John Parish Robertson (1792–1843) was a Scottish merchant and author.

==Life==
Robertson was born at Kelso or Edinburgh. His father, at one time assistant-secretary of the Bank of Scotland, was engaged in business at Glasgow; his mother, Juliet Parish, was the daughter of a Hamburg merchant of Scottish extraction. He was educated at Dalkeith grammar school.

Robertson accompanied his father to South America in 1806. He landed at Montevideo on the day after its occupation by the British forces under Sir Samuel Auchmuty. On the cession of the city to the Banda Oriental, he was sent home by his father, but in 1808 sailed on his own account for Rio de Janeiro, where he was employed as a clerk for three years.

Robertson now tried to open up trade with Paraguay. At the end of 1811 he went as a mercantile agent to Asunción, but in 1815 was compelled by the dictator José Gaspar Rodríguez de Francia to leave the country, along with his younger brother, William Parish Robertson, who had joined him. He sailed for Buenos Ayres with goods, but was stopped by an accident at Corrientes, on the banks of the Paraná River. During the next year he and his brother, with Peter Campbell, achieved trading success in hides with Paraguay.

Robertson returned to England in 1817, and established connections with London, Liverpool, Glasgow, and Paisley. Sailing for Buenos Ayres in 1820, he commenced trading with Chile and Peru, and landed at Greenock in 1824 or 1825, with a fortune of £100,000, as the representative of some of the South American republics. Ruined in 1826, he went to South America with the object of recovering part of his fortune, but failing to do so. He returned to England in 1829.

Intending to devote himself to study, Robertson entered Corpus Christi College, Cambridge; but in 1833 he moved to the Isle of Wight for his health. He was in London in 1834 for business reasons. He died at Calais on 1 November 1843.
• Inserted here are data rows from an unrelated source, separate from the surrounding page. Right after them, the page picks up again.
### config.mk
export PLATFORM = sky130hd
export DESIGN_NAME = wack_burst_sender
export DESIGN_NICKNAME = d
export VERILOG_FILES = /design/src/rtl/wab_pkg.sv /design/src/rtl/wab_linebuf.sv /design/src/rtl/wab_ctrl.sv /design/src/rtl/wack_burst_sender.sv
export SDC_FILE = /design/constraint.sdc
export NUM_CORES = 1
export LEC_CHECK = 0
export BUFFER_PORTS_ARGS = -buffer_cell sky130_fd_sc_hd__buf_2
export CORE_ASPECT_RATIO = 1.1
export CORE_MARGIN = 2
export CORE_UTILIZATION = 50
export CTS_CLUSTER_SIZE = 8
export DETAILED_ROUTE_END_ITERATION = 6
export GPL_TIMING_DRIVEN = 0
export PLACE_DENSITY = 0.72
export SYNTH_ARGS = -nofsm -noshare
export SYNTH_HDL_FRONTEND = slang
export SYNTH_HIERARCHICAL = 1
export SYNTH_SLANG_ARGS = --single-unit
### constraint.sdc
create_clock -name clk -period 4.9 [get_ports clk]
set_clock_uncertainty 0.2 [all_clocks]
set_input_delay 1.47 -clock clk [delete_from_list [all_inputs] [get_ports clk]]
set_output_delay 1.47 -clock clk [all_outputs]
set_load 0.03 [all_outputs]
**config.mk**
```make
export PLATFORM = sky130hd
export DESIGN_NAME = posit_norm_encode
export DESIGN_NICKNAME = d
export VERILOG_FILES = /design/src/rtl/posit_norm_encode.sv
export SDC_FILE = /design/constraint.sdc
export NUM_CORES = 1
export LEC_CHECK = 0
export BUFFER_PORTS_ARGS = -buffer_cell sky130_fd_sc_hd__buf_2
export CAP_MARGIN = 5
export CELL_PAD_IN_SITES_DETAIL_PLACEMENT = 0
export CELL_PAD_IN_SITES_GLOBAL_PLACEMENT = 1
export CORE_MARGIN = 2
export CORE_UTILIZATION = 50
export CTS_CLUSTER_DIAMETER = 150
export DETAILED_ROUTE_END_ITERATION = 8
export PLACE_DENSITY_LB_ADDON = 0.1
export SLEW_MARGIN = 0
export SYNTH_ARGS = -nofsm -noshare
export SYNTH_HDL_FRONTEND = slang
export SYNTH_SLANG_ARGS = --single-unit
```
**constraint.sdc**
```tcl
create_clock -name clk -period 14.9 [get_ports clk]
set_input_delay 2.98 -clock clk [delete_from_list [all_inputs] [get_ports clk]]
set_output_delay 2.98 -clock clk [all_outputs]
set_load 0.01 [all_outputs]
```
**src/rtl/posit_norm_encode.sv**
```systemverilog
module posit_norm_encode #(
  parameter int MAG_W  = 16,
  parameter int EXP_W  = 8,
  parameter int OUT_N  = 16,
  parameter int OUT_ES = 1
) (
  input  logic             clk,
  input  logic             rst_n,
  input  logic             in_valid,
  input  logic             in_sign,
  input  logic [MAG_W-1:0] in_mag,
  input  logic [EXP_W-1:0] in_exp,
  input  logic             in_nar,
  output logic             out_valid,
  output logic [OUT_N-1:0] out_posit
);
  localparam int LZ_W   = $clog2(MAG_W);
  localparam int SW     = EXP_W + LZ_W + 1;
  localparam int TAIL_W = 1 + OUT_ES + MAG_W - 1;
  localparam int L      = TAIL_W + OUT_N;
  localparam int K_TOP  = OUT_N - 2;

  logic [LZ_W-1:0] lz;
  always_comb begin
    lz = '0;
    for (int i = 0; i < MAG_W; i++)
      if (in_mag[i]) lz = LZ_W'(MAG_W - 1 - i);
  end

  logic [MAG_W-1:0] norm;
  logic signed [SW-1:0] scale_c;
  assign norm    = in_mag << lz;
  assign scale_c = $signed({{(SW-EXP_W){in_exp[EXP_W-1]}}, in_exp})
                 - $signed({{(SW-LZ_W){1'b0}}, lz});

  logic                 s1_valid, s1_sign, s1_zero, s1_nar;
  logic signed [SW-1:0] s1_scale;
  logic [MAG_W-2:0]     s1_frac;

  always_ff @(posedge clk or negedge rst_n) begin
    if (!rst_n) begin
      s1_valid <= 1'b0;
      s1_sign  <= 1'b0;
      s1_zero  <= 1'b0;
      s1_nar   <= 1'b0;
      s1_scale <= '0;
      s1_frac  <= '0;
    end else begin
      s1_valid <= in_valid;
      s1_sign  <= in_sign;
      s1_zero  <= (in_mag == '0);
      s1_nar   <= in_nar;
      s1_scale <= scale_c;
      s1_frac  <= norm[MAG_W-2:0];
    end
  end

  logic signed [SW-1:0] k;
  logic                 neg_k;
  logic [SW-1:0]        run;
  logic [TAIL_W-1:0]    tail;
  assign k     = s1_scale >>> OUT_ES;
  assign neg_k = k[SW-1];
  assign run   = neg_k ? SW'(-k) : SW'(k + 1);

  generate
    if (OUT_ES > 0) begin : g_exp
      assign tail = {neg_k, s1_scale[OUT_ES-1:0], s1_frac};
    end else begin : g_noexp
      assign tail = {neg_k, s1_frac};
    end
  endgenerate

  logic [L-1:0] placed, fill, str;
  assign placed = {tail, {OUT_N{1'b0}}} >> run;
  assign fill   = neg_k ? '0 : ~({L{1'b1}} >> run);
  assign str    = placed | fill;

  logic [OUT_N-2:0] body, body_r, mag_p;
  logic guard, sticky, sat_hi, sat_lo;
  assign body   = str[L-1 -: OUT_N-1];
  assign guard  = str[L-OUT_N];
  assign sticky = |str[L-OUT_N-1:0];
  assign body_r = body + {{(OUT_N-2){1'b0}}, guard & (body[0] | sticky)};
  assign sat_hi = int'(k) > K_TOP;
  assign sat_lo = int'(k) < -K_TOP;
  assign mag_p  = sat_hi ? '1 : sat_lo ? {{(OUT_N-2){1'b0}}, 1'b1} : body_r;

  logic [OUT_N-1:0] pos, result;
  assign pos    = {1'b0, mag_p};
  assign result = s1_nar  ? {1'b1, {(OUT_N-1){1'b0}}} :
                  s1_zero ? '0 :
                  s1_sign ? (~pos + 1'b1) : pos;

  always_ff @(posedge clk or negedge rst_n) begin
    if (!rst_n) begin
      out_valid <= 1'b0;
      out_posit <= '0;
    end else begin
      out_valid <= s1_valid;
      out_posit <= result;
    end
  end
endmodule


```
==> out/metrics.cfg <==
[run_status]
status = completed

[timing]
period_share_pct = 43.4
drv_slew = 0
finalSetupViolations = 0
tns_ns = 0
finalHoldViolations = 0
fmax_mhz = 155
tightest_slew_ns = 1.03
rsz0062_at_grt = false
skew_ns = 0.0106
min_period_ns = 6.46
slew_headroom_pct = 29.5

[global_route]
met3_usage_pct = 4.16
grt_pass1_vias = 5808
antenna_found_initial = 0
grt_pass1_wl_um = 30200
grt.busiest_layer = met2
overflow = 0
use_met1_pct = 41.3
grt_max_degree = 71
grt_use_total_pct = 30.2
met2_usage_pct = 44.6

[worst_setup_path]
crit_type = reg2reg
startpoint_type = flip-flop
regToRegEndpoint = out_posit[15]
worstPathMaxFanout = 38
reg2reg_slack_ns = 8.44
ff2ff_path_depth = 16
worstPathRequired_ns = 15.08
crit_arrival_ns = 6.64
reg2reg_from = s1_scale[1]
cp-end-kind = flip-flop
crit_start = s1_scale[1]

[min_path]
whs_path_depth = 0
min_path_type = reg2reg
holdCritStartpoint = s1_valid
holdPathEnd = out_valid

[synthesis]
synth_top_flop_cell = dfrtp_1
ys_ff_latch = 45
ys_async_sr_fraction_pct = 100
netlist_area_sq_um = 5720
synthCells = 744
synthTopCellsByArea = dfrtp_1 (20%), mux2i_1 (6.8%), a21oi_1 (5.1%)
ys_warn_count = 0
synth_edf_count = 0
synth_area_leader_cell = dfrtp_1
syn-mean-instance-area_sq_um = 7.69
ys_seq_area_share_pct = 19.7
yosysUniqueCellTypes = 95
netlist.area_leader.share_pct = 19.7
synth_nets = 783

[floorplan]
coreArea_sq_um = 11300
io_pins = 46
rows = 39
initial_core_util_pct = 50.8
die_x_um = 111
die_h_um = 111
die_area_sq_um = 12300

[clock_network]
post_cts_resized = 0
clock_path_buffers = 2
cts_tree = yes
clock_sinks = 45
clockRootBuffer = clkbuf_16
clock_latency_ns = 0.29
htree_levels = 2
numCtsBuffers = 5
cts_hold_buffers = 0
clkTransAtPathRegs_ns = 0.06
post-cts-setup-buffer-count = 0

[cells_and_area]
synthToLayoutAreaGrowth_pct = 6.27
layout.nets = 793
layout-drive-gt1-share_pct = 13.6
fillCellCount = 1084
diodes = 0
fin_util_pct = 54.0
fin_area_sq_um = 6080

[drt]
viasPerCell = 6.96
num_vias = 6251
wirelength_um = 19000
wl_per_cell_um = 21.2
drt_iter0_markers = 769
drtAntennaViolNets = 0
route.detailed.drc = 0
dr.pass1.iters = 6

[placed_design]
place_area_sq_um = 5920
port-buffer-count = 45
gp_congestion = 0.999
post-dp-hpwl_um = 14600

[pwr]
ir_drop_mv = 0.0784
power_density_nw_per_um2 = 105
p_leak_nw = 2.50

[flow_run]
drv_cap = 0

cells by family after synthesis:
kind of cell,Yosys count,share of synthesized area (%)
multiplexers,51,10.2
flip-flops,45,19.7
buffers and inverters,69,6.05
AO/OA/AOI/OAI,261,32.2
adder cells (fa/ha/maj),12,2.67
XOR/XNOR,15,2.56
AND/OR/NAND/NOR,291,26.7
sequential cells by signal (all words and copies together), names as in the netlist:
name       flops
out_posit     16
s1_frac       15
s1_scale       9
out_valid      1
s1_nar         1
s1_sign        1
s1_valid       1
s1_zero        1
power breakdown:
group | internal (mW) | leakage (nW) | total [mW] | switching [mW]
registers | 0.135 | 0.544 | 0.154 | 0.0189
clock network | 0.0788 | 0.0808 | 0.122 | 0.0429
logic | 0.124 | 1.88 | 0.364 | 0.240
worst max-delay path: stages (launching register included):
cell and delay (ns):
dfrtp_1 0.32, buf_4 0.37, inv_2 0.20, ha_1 0.85, nand2b_1 0.35, o32ai_1 0.17
a2111oi_0 0.93, nor2_1 0.18, o31a_1 0.34, nor2_1 0.12, ha_1 0.34, and4_1 0.28
mux2i_1 0.32, nand2_1 0.13, or4_1 0.65, or4_1 0.57, a31o_1 0.23
synth_stat cells (16+ instances only):
cell type  instances
a21oi_1           58
clkbuf_1          19
nand3_1           24
nor3_1            25
nor2_1            64
buf_2             16
o21ai_0           35
nand2_1           70
nand2b_1          19
dfrtp_1           45
mux2i_1           39
inv_1             16
cells in the final DEF (no fill, tap or decap), types with 4 or more instances in the layout:
master	synthesis	final
a2111oi_0	4	4
a211oi_1	8	8
a21o_1	13	13
a21oi_1	58	58
a22oi_1	6	6
a31oi_1	12	12
and2_1	11	11
and3_1	5	5
and4_1	6	6
buf_2	16	45
buf_4	6	8
clkbuf_16	0	5
dfrtp_1	45	44
ha_1	9	9
inv_1	16	16
mux2_2	7	7
mux2i_1	39	39
mux4_2	5	5
nand2_1	70	70
nand2b_1	19	19
nand3_1	24	24
nand4_1	9	9
nor2_1	64	64
nor2b_1	8	8
nor3_1	25	25
nor3b_1	5	5
nor4_1	13	13
o211a_1	4	4
o211ai_1	11	11
o21ai_0	35	35
o21ai_1	7	7
o21bai_1	7	7
o221ai_1	5	5
o22ai_1	13	13
o31ai_1	13	12
o32ai_1	10	10
or3_1	7	7
or4_1	4	4
xnor2_1	8	8
xor2_1	5	5
cell type report:
type,instances,area [sq um],area share (%)
multi-input combinational,630,4260,70.0
sequential,45,1130,18.5
timing repair buffer,53,285,4.69
tap,143,179,2.94
clock buffer,6,129,2.12
inverter,19,71.3,1.17
clock inverter,2,35.0,0.576
through the flow:
step	instances	hold slack, ns	total power, mW	setup slack [ns]
floorplan	744	0.331	0.412	9.02
global placement	890	0.343	0.508	8.79
detailed placement	890	0.339	0.506	8.57
CTS	898	0.353	0.631	8.55
global route	898	0.365	0.675	8.02
finish	898	0.349	0.640	8.44
worst max-delay path by stage:
stage,end,cells past startpoint
floorplan,s1_scale[7],12
global placement,out_posit[15],16
detailed placement,out_posit[15],16
CTS,out_posit[15],16
global route,out_posit[15],16
finish,out_posit[15],16
layer usage:
metal / part of all wire, % / vias up
met5: 0 / -
met4: 6.3 / 0
met3: 8.7 / 91
met2: 43 / 366
met1: 42 / 2911
li1: - / 2883
(Power assumes the default switching activity.)
## config.mk

```make
export PLATFORM = sky130hd
export DESIGN_NAME = sg_region_builder
export DESIGN_NICKNAME = d
export VERILOG_FILES = /design/src/rtl/sgb_pkg.sv /design/src/rtl/sgb_chunker.sv /design/src/rtl/sgb_merge.sv /design/src/rtl/sg_region_builder.sv
export SDC_FILE = /design/constraint.sdc
export NUM_CORES = 1
export LEC_CHECK = 0
export CAP_MARGIN = 0
export CORE_UTILIZATION = 40
export DETAILED_ROUTE_END_ITERATION = 8
export GPL_ROUTABILITY_DRIVEN = 0
export PLACE_DENSITY = 0.6
export SYNTH_ARGS = -nofsm -noshare
export SYNTH_HDL_FRONTEND = slang
export SYNTH_SLANG_ARGS = --single-unit
export TNS_END_PERCENT = 50
```

## constraint.sdc

```tcl
create_clock -name clk -period 8 [get_ports clk]
set_clock_uncertainty 0.15 [all_clocks]
set_input_delay 2.4 -clock clk [delete_from_list [all_inputs] [get_ports clk]]
set_output_delay 2.4 -clock clk [all_outputs]
set_load 0.02 [all_outputs]
```
### src/rtl/urx_pkg.sv
package urx_pkg;
  typedef enum logic {
    RX_IDLE   = 1'b0,
    RX_ACTIVE = 1'b1
  } rx_state_e;

  function automatic logic maj3(input logic a, input logic b, input logic c);
    return (a & b) | (a & c) | (b & c);
  endfunction
endpackage

### src/rtl/urx_sampler.sv
module urx_sampler #(
  parameter int SYNC_STAGES = 2,
  parameter int CNT_W       = 4,
  parameter int S_FIRST     = 7
) (
  input  logic             clk,
  input  logic             rst_n,
  input  logic             rxd,
  input  logic             tick,
  input  logic [CNT_W-1:0] cnt,
  output logic             rxd_s,
  output logic             fall,
  output logic             vote
);
  localparam logic [CNT_W-1:0] PT_A = CNT_W'(S_FIRST);
  localparam logic [CNT_W-1:0] PT_B = CNT_W'(S_FIRST + 1);

  logic [SYNC_STAGES-1:0] sync_q;
  logic                   prev_q;
  logic                   smp_a_q, smp_b_q;

  always_ff @(posedge clk or negedge rst_n) begin
    if (!rst_n) begin
      sync_q <= '1;
      prev_q <= 1'b1;
    end else begin
      sync_q <= {sync_q[SYNC_STAGES-2:0], rxd};
      prev_q <= sync_q[SYNC_STAGES-1];
    end
  end

  always_ff @(posedge clk or negedge rst_n) begin
    if (!rst_n) begin
      smp_a_q <= 1'b1;
      smp_b_q <= 1'b1;
    end else begin
      if (tick && cnt == PT_A) smp_a_q <= sync_q[SYNC_STAGES-1];
      if (tick && cnt == PT_B) smp_b_q <= sync_q[SYNC_STAGES-1];
    end
  end

  assign rxd_s = sync_q[SYNC_STAGES-1];
  assign fall  = prev_q & ~rxd_s;
  assign vote  = urx_pkg::maj3(smp_a_q, smp_b_q, rxd_s);
endmodule
--- src/rtl/icd_pkg.sv ---
package icd_pkg;
  function automatic int cnt_width(input int div);
    return (div > 1) ? $clog2(div) : 1;
  endfunction
endpackage

--- src/rtl/icd_sync.sv ---
module icd_sync #(
  parameter int NPINS = 4
) (
  input  logic             clk,
  input  logic             rst,
  input  logic [NPINS-1:0] pin_i,
  output logic [NPINS-1:0] lvl_o
);
  logic [NPINS-1:0] meta_q;

  always_ff @(posedge clk) begin
    if (rst) begin
      meta_q <= pin_i;
      lvl_o  <= pin_i;
    end else begin
      meta_q <= pin_i;
      lvl_o  <= meta_q;
    end
  end
endmodule

--- src/rtl/icd_tick.sv ---
module icd_tick #(
  parameter int TICK_DIV = 4
) (
  input  logic clk,
  input  logic rst,
  output logic tick_o
);
  import icd_pkg::*;
  localparam int CW = cnt_width(TICK_DIV);
  localparam logic [CW-1:0] LAST = CW'(TICK_DIV - 1);

  logic [CW-1:0] cnt_q;

  assign tick_o = (cnt_q == LAST);

  always_ff @(posedge clk) begin
    if (rst)         cnt_q <= '0;
    else if (tick_o) cnt_q <= '0;
    else             cnt_q <= cnt_q + 1'b1;
  end
endmodule

--- src/rtl/icd_filter.sv ---
module icd_filter (
  input  logic clk,
  input  logic rst,
  input  logic raw_i,
  input  logic lvl_i,
  input  logic tick_i,
  output logic evt_o
);
  logic acc_q;
  logic prev_q;

  assign evt_o = tick_i && (lvl_i != acc_q) && (lvl_i == prev_q);

  always_ff @(posedge clk) begin
    if (rst) begin
      acc_q  <= raw_i;
      prev_q <= raw_i;
    end else if (tick_i) begin
      prev_q <= lvl_i;
      if (evt_o) acc_q <= lvl_i;
    end
  end
endmodule

--- src/rtl/icd_top.sv ---
module icd_top #(
  parameter int NPINS    = 4,
  parameter int TICK_DIV = 4
) (
  input  logic               clk,
  input  logic               rst,
  input  logic [NPINS-1:0]   pin_i,
  input  logic               rd_i,
  input  logic [NPINS-1:0]   en_i,
  output logic [2*NPINS-1:0] stat_o,
  output logic               irq_o
);
  logic [NPINS-1:0] lvl;
  logic [NPINS-1:0] evt;
  logic [NPINS-1:0] flag_q;
  logic             tick;

  icd_sync #(.NPINS(NPINS)) u_sync (
    .clk(clk), .rst(rst), .pin_i(pin_i), .lvl_o(lvl)
  );

  icd_tick #(.TICK_DIV(TICK_DIV)) u_tick (
    .clk(clk), .rst(rst), .tick_o(tick)
  );

  for (genvar g = 0; g < NPINS; g++) begin : g_pin
    icd_filter u_filt (
      .clk(clk), .rst(rst), .raw_i(pin_i[g]), .lvl_i(lvl[g]),
      .tick_i(tick), .evt_o(evt[g])
    );

    always_ff @(posedge clk) begin
      if (rst)         flag_q[g] <= 1'b0;
      else if (evt[g]) flag_q[g] <= 1'b1;
      else if (rd_i)   flag_q[g] <= 1'b0;
    end
  end

  always_ff @(posedge clk) begin
    if (rst)                irq_o <= 1'b0;
    else if (|(evt & en_i)) irq_o <= 1'b1;
    else if (rd_i)          irq_o <= 1'b0;
  end

  assign stat_o = {flag_q, lvl};
endmodule

--- config.mk ---
export PLATFORM = sky130hd
export DESIGN_NAME = icd_top
export DESIGN_NICKNAME = d
export VERILOG_FILES = /design/src/rtl/icd_pkg.sv /design/src/rtl/icd_sync.sv /design/src/rtl/icd_tick.sv /design/src/rtl/icd_filter.sv /design/src/rtl/icd_top.sv
export SDC_FILE = /design/constraint.sdc
export NUM_CORES = 1
export LEC_CHECK = 0
export BUFFER_PORTS_ARGS = -buffer_cell sky130_fd_sc_hd__buf_2
export CAP_MARGIN = 40
export CORE_MARGIN = 2
export CORE_UTILIZATION = 30
export CTS_CLUSTER_SIZE = 24
export DETAILED_ROUTE_END_ITERATION = 8
export HOLD_SLACK_MARGIN = 0.12
export PLACE_DENSITY = 0.57
export SYNTH_ARGS = -nofsm -noshare
export SYNTH_HDL_FRONTEND = slang
export SYNTH_SLANG_ARGS = --single-unit
--- constraint.sdc ---
create_clock -name clk -period 1.5 [get_ports clk]
set_clock_uncertainty 0.15 [all_clocks]
set_input_delay 0.3 -clock clk [delete_from_list [all_inputs] [get_ports clk]]
set_output_delay 0.3 -clock clk [all_outputs]
set_load 0.01 [all_outputs]
# After elaboration in Yosys (flattened, before gate mapping)
# Cells that the tools add are included.
# W data, S select, Z words.
[totals] ramBits=0 romBits=0 in_bits=11 elab_cells=78 latchBits=0 n_memories=0 reg_bits=23 out_inout_bits=9
[classes] div_mod_pow=0 shift=0 add_sub_neg=1 n_reduce_logical=24 eq_ne=9 n_lt_le_gt_ge=0 mux=27 multipliers=0 bitwise=1
[ops] op="$mux W1" count=26
[ops] op="$reduce_bool A2 Y1" count=10
[ops] op="$logic_and A1 B1 Y1" count=8
[ops] op="$reduce_and A2 Y1" count=4
[ops] op="$and A4 B4 Y4" count=1
[ops] op="$eq A1 B1 Y1" count=4
[ops] op="$mux W4" count=1
[ops] op="$ne A1 B1 Y1" count=4
[ops] op="$reduce_or A4 Y1" count=1
[ops] op="$add A2 B1 Y2 const B" count=1
[ops] op="$eq A2 B2 Y1 const B" count=1
[ops] op="$reduce_or A2 Y1" count=1

# Logic depth before layout (Yosys ltp)
[depth] word_depth=6 depth_mapped=4 ltp_nobuf=4

# By module
# From an unflattened synthesis, not the netlist that was laid out.
[unflattened] hier_cells=74 area_unflattened_um2=937.1
[modules_own_cells] mod="icd_filter" seq_area_each_um2=60.1 area_each_um2=117.6 cells_each=9 n_inst=4
[modules_own_cells] mod="icd_sync" seq_area_each_um2=160.2 area_each_um2=205.2 cells_each=12 n_inst=1
[modules_own_cells] mod="icd_top" seq_area_each_um2=100.1 area_each_um2=186.4 cells_each=21 n_inst=1
[modules_own_cells] mod="icd_tick" seq_area_each_um2=40.0 area_each_um2=75.1 cells_each=5 n_inst=1

# Least setup slack after synthesis
# Ideal clock, no wire load.
[synth_path] path_type="reg2reg" from="reg u_tick.cnt_q[0]" to="reg g_pin[0].u_filt.prev_q, enable pin" arrival_ns=0.900 period_less_slack_ns=1.313 path_stages_with_launch=3 path_slack_ns=0.187 path_buffers=0 setup_time_ns=0.264 t_required_ns=1.086 cell_sequence="dfxtp_1 > ha_1 > or2_2"
[synth_between] elab_chain_cells=2
[synth_lines] element="start: declaration" line_no="icd_tick.sv:12" rtl="logic [CW-1:0] cnt_q;"
[synth_lines] element="start signal: assignment" line_no="icd_tick.sv:19" rtl="else cnt_q <= cnt_q + 1'b1;"
[synth_lines] element="$eq A2 B2 Y1" line_no="icd_tick.sv:14" rtl="assign tick_o = (cnt_q == LAST);"
[synth_lines] element="$reduce_bool A2 Y1 (no source line)"
[synth_lines] element="end signal: assignment" line_no="icd_filter.sv:17" rtl="prev_q <= raw_i;"
[synth_lines] element="end signal: assignment" line_no="icd_filter.sv:19" rtl="prev_q <= lvl_i;"
[synth_lines] element="end: declaration" line_no="icd_filter.sv:10" rtl="logic prev_q;"
# No other way between the ends.
# A chain may end at the register's enable or synchronous reset.

# Final worst setup path
[layout_path] from="reg u_tick.cnt_q[0]" to="reg g_pin[3].u_filt.prev_q, enable pin"
[layout_between] elab_chain_cells=2
[layout_lines] element="$eq A2 B2 Y1" line_no="icd_tick.sv:14"
[layout_lines] element="$reduce_bool A2 Y1 (no source line)"
[layout_lines] element="end signal: assignment" line_no="icd_filter.sv:17"
[layout_lines] element="end signal: assignment" line_no="icd_filter.sv:19"
[layout_lines] element="end: declaration" line_no="icd_filter.sv:10"
# No other way between the ends.
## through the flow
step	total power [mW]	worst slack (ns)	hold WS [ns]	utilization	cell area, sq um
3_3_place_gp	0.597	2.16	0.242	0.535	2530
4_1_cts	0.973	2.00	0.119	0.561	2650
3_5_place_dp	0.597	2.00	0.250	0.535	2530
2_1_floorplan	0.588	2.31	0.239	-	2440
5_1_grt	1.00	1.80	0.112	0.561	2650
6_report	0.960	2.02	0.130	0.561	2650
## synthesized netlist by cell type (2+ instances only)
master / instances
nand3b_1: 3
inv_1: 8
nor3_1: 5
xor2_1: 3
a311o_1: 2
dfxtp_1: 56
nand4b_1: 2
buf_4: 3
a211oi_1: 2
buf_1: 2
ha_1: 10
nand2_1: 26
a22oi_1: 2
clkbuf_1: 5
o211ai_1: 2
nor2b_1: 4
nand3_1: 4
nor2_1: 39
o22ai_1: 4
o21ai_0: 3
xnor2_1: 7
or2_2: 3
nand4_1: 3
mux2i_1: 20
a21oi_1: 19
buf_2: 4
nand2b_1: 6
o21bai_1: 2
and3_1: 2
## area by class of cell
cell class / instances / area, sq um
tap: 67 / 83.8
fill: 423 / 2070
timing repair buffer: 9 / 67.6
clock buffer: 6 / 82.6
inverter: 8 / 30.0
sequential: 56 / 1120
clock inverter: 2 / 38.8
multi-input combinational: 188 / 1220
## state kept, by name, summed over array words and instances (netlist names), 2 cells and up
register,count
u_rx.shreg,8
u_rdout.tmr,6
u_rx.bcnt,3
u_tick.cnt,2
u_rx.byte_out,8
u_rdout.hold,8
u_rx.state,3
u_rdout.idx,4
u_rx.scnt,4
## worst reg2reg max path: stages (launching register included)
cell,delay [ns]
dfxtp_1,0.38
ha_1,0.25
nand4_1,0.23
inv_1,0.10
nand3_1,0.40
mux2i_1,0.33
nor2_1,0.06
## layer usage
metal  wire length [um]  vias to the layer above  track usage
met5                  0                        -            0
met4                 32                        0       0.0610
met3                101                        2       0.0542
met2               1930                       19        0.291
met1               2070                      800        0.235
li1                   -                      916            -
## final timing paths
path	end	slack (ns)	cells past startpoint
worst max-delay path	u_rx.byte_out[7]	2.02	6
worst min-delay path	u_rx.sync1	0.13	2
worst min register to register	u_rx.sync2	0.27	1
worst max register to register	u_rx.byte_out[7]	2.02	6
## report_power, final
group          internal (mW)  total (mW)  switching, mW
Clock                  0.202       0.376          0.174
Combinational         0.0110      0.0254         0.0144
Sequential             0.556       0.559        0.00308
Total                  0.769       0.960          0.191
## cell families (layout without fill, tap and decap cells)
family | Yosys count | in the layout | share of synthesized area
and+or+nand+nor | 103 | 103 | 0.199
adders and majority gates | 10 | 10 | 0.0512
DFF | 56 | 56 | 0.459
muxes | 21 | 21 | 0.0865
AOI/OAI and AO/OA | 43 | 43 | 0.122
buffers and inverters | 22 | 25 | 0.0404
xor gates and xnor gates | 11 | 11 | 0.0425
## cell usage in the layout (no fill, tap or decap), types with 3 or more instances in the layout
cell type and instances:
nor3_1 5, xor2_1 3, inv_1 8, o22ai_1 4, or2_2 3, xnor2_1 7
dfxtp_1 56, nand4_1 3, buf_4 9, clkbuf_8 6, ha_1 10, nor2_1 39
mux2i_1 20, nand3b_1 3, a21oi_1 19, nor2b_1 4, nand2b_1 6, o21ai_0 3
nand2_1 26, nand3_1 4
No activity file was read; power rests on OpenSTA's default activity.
His great-nephew was the singer and actor John Graham Robertson (1859-1940).

==Works==
Robertson published:

- Solomon Seesaw … with Illustrations by Phiz, 3 vols. London, 1839; 3 vols. Philadelphia, 1839.
- With his brother, William Parish Robertson, Letters on Paraguay; comprising an Account of a Four Years' Residence in that Republic, under the Government of the Dictator Francia, 2 vols. London, 1838; Philadelphia, 2 vols. 1838. A sequel Francia's Reign of Terror appeared in one volume, London, 1839; 2 vols. Philadelphia, 1839; 2nd edit. 3 vols. London, 1839.
- Letters on South America, comprising Travels on the Banks of the Paraná and Rio de la Plata, 3 vols. London, 1843.